__ABOUT THIS EXERCISE__
What you need to produce from the material below is an exact transcription of the lines from the one with "mux2i_1,525" through the one with "edfxtp_1,1609", both included, and no other line.

__GIVEN DATA__

::::::::

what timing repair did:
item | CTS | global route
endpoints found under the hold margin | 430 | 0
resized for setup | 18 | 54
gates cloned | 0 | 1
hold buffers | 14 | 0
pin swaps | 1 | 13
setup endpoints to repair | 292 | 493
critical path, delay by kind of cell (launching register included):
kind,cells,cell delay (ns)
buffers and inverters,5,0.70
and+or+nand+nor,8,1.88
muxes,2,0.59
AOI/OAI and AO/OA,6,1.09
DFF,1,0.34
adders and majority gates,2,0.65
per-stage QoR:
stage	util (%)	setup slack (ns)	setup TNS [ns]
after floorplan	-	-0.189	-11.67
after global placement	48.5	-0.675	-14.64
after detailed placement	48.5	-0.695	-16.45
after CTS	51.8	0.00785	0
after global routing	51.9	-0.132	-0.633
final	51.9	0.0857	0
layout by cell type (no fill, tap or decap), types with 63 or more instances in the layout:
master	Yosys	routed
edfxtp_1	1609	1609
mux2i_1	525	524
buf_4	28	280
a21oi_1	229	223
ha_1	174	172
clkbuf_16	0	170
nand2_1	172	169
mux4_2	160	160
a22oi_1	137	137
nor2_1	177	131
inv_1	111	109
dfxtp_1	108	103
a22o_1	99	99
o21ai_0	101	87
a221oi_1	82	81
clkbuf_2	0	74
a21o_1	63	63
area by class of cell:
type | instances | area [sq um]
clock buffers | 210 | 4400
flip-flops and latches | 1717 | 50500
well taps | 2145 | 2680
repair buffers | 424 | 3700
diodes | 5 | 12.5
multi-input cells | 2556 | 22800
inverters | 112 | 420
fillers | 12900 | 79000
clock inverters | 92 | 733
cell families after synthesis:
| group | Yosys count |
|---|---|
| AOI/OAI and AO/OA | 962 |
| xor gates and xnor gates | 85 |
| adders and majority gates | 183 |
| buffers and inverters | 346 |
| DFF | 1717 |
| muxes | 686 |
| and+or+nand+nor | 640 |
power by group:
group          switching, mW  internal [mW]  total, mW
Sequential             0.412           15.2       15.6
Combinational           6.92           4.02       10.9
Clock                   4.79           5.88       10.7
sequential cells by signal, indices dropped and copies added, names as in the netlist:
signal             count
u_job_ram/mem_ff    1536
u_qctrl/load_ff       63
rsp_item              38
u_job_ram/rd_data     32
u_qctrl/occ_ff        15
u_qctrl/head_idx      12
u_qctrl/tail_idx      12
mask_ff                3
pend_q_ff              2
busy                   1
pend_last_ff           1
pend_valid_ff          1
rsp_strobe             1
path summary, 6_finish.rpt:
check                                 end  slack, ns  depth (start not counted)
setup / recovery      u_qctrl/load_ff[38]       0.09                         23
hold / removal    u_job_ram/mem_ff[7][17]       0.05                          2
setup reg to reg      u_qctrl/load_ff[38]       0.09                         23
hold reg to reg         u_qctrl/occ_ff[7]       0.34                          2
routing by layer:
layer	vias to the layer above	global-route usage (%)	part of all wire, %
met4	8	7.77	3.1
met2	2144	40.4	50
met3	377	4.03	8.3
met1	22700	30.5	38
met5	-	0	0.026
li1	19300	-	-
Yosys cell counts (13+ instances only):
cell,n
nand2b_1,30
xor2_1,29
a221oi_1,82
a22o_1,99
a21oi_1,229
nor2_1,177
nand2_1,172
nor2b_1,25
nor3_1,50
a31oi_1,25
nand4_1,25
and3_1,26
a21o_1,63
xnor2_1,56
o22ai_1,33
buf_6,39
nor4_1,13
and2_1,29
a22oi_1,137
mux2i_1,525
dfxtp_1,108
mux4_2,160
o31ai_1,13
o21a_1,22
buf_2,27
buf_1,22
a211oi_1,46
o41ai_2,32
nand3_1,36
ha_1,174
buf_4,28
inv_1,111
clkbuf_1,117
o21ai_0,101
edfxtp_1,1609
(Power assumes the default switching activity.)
==> src/sv/lcg_word_stream_cipher.sv <==
// Path: an accepted beat waits in the input register and is loaded into the result
// register once that register is empty or being drained; the receiver takes it there.
// Throughput: one word per cycle unless stalled; the 32-bit generator step is the loop.
// The input register and the result register are both one deep, so a stalled
// output holds one result while one more beat waits in the input register.
// Reset: synchronous; generator state, seed and position clear to zero.
// ----------------------------------------------------------------------------
// lcg_word_stream_cipher
// XORs a record of 16-bit words with an LCG keystream after a plain header,
// restarting the generator from the seed at the start and at the end of the block region.
// Reset also returns the configuration registers to 16 block words and 4 blocks.
// ----------------------------------------------------------------------------
module lcg_word_stream_cipher
  import lwsc_pkg::*;
(
  input  logic                  clk,
  input  logic                  rst,
  // Configuration write port
  input  logic                  cfg_write,
  input  logic                  cfg_index,
  input  logic [CFG_DATA_W-1:0] cfg_data,
  // Input channel
  input  logic                  in_valid,
  output logic                  in_stall,
  input  logic [15:0]           word_in,
  input  logic [31:0]           seed_value,
  input  logic                  first,
  input  logic                  full_word,
  input  logic                  last_in,
  // Output channel
  output logic                  out_valid,
  input  logic                  out_stall,
  output logic [15:0]           word_out,
  output logic                  last_out
);

  logic [BLOCK_WORDS_W-1:0] block_words;
  logic [BLOCK_COUNT_W-1:0] block_count;

  lwsc_item_t   in_item;
  logic         in_full;
  lwsc_result_t core_result;
  logic         advance;
  logic         in_accept;

  // Configuration registers.
  always_ff @(posedge clk) begin
    if (rst) begin
      block_words <= BLOCK_WORDS_RST;
      block_count <= BLOCK_COUNT_RST;
    end else if (cfg_write) begin
      unique case (cfg_index)
        REG_BLOCK_WORDS: block_words <= cfg_data[BLOCK_WORDS_W-1:0];
        REG_BLOCK_COUNT: block_count <= cfg_data[BLOCK_COUNT_W-1:0];
        default:         block_words <= block_words;
      endcase
    end
  end

  // A beat moves from the input register to the result register whenever
  // the result register is empty or being drained.
  assign advance   = in_full && (!out_valid || !out_stall);
  assign in_stall  = in_full && !advance;
  assign in_accept = in_valid && !in_stall;

  // Input register.
  always_ff @(posedge clk) begin
    if (rst) begin
      in_full <= 1'b0;
    end else if (in_accept) begin
      in_full <= 1'b1;
    end else if (advance) begin
      in_full <= 1'b0;
    end
  end

  always_ff @(posedge clk) begin
    if (in_accept) begin
      in_item.word  <= word_in;
      in_item.seed  <= seed_value;
      in_item.first <= first;
      in_item.full  <= full_word;
      in_item.last  <= last_in;
    end
  end

  // Keystream state and word XOR.
  lwsc_keystream u_keystream (
    .clk         (clk),
    .rst         (rst),
    .step        (advance),
    .item        (in_item),
    .block_words (block_words),
    .block_count (block_count),
    .result      (core_result)
  );

  // Result register.
  always_ff @(posedge clk) begin
    if (rst) begin
      out_valid <= 1'b0;
    end else if (advance) begin
      out_valid <= 1'b1;
    end else if (!out_stall) begin
      out_valid <= 1'b0;
    end
  end

  always_ff @(posedge clk) begin
    if (advance) begin
      word_out <= core_result.word;
      last_out <= core_result.last;
    end
  end

endmodule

::::::::

__THE COMPLETED TASK__
mux2i_1,525
dfxtp_1,108
mux4_2,160
o31ai_1,13
o21a_1,22
buf_2,27
buf_1,22
a211oi_1,46
o41ai_2,32
nand3_1,36
ha_1,174
buf_4,28
inv_1,111
clkbuf_1,117
o21ai_0,101
edfxtp_1,1609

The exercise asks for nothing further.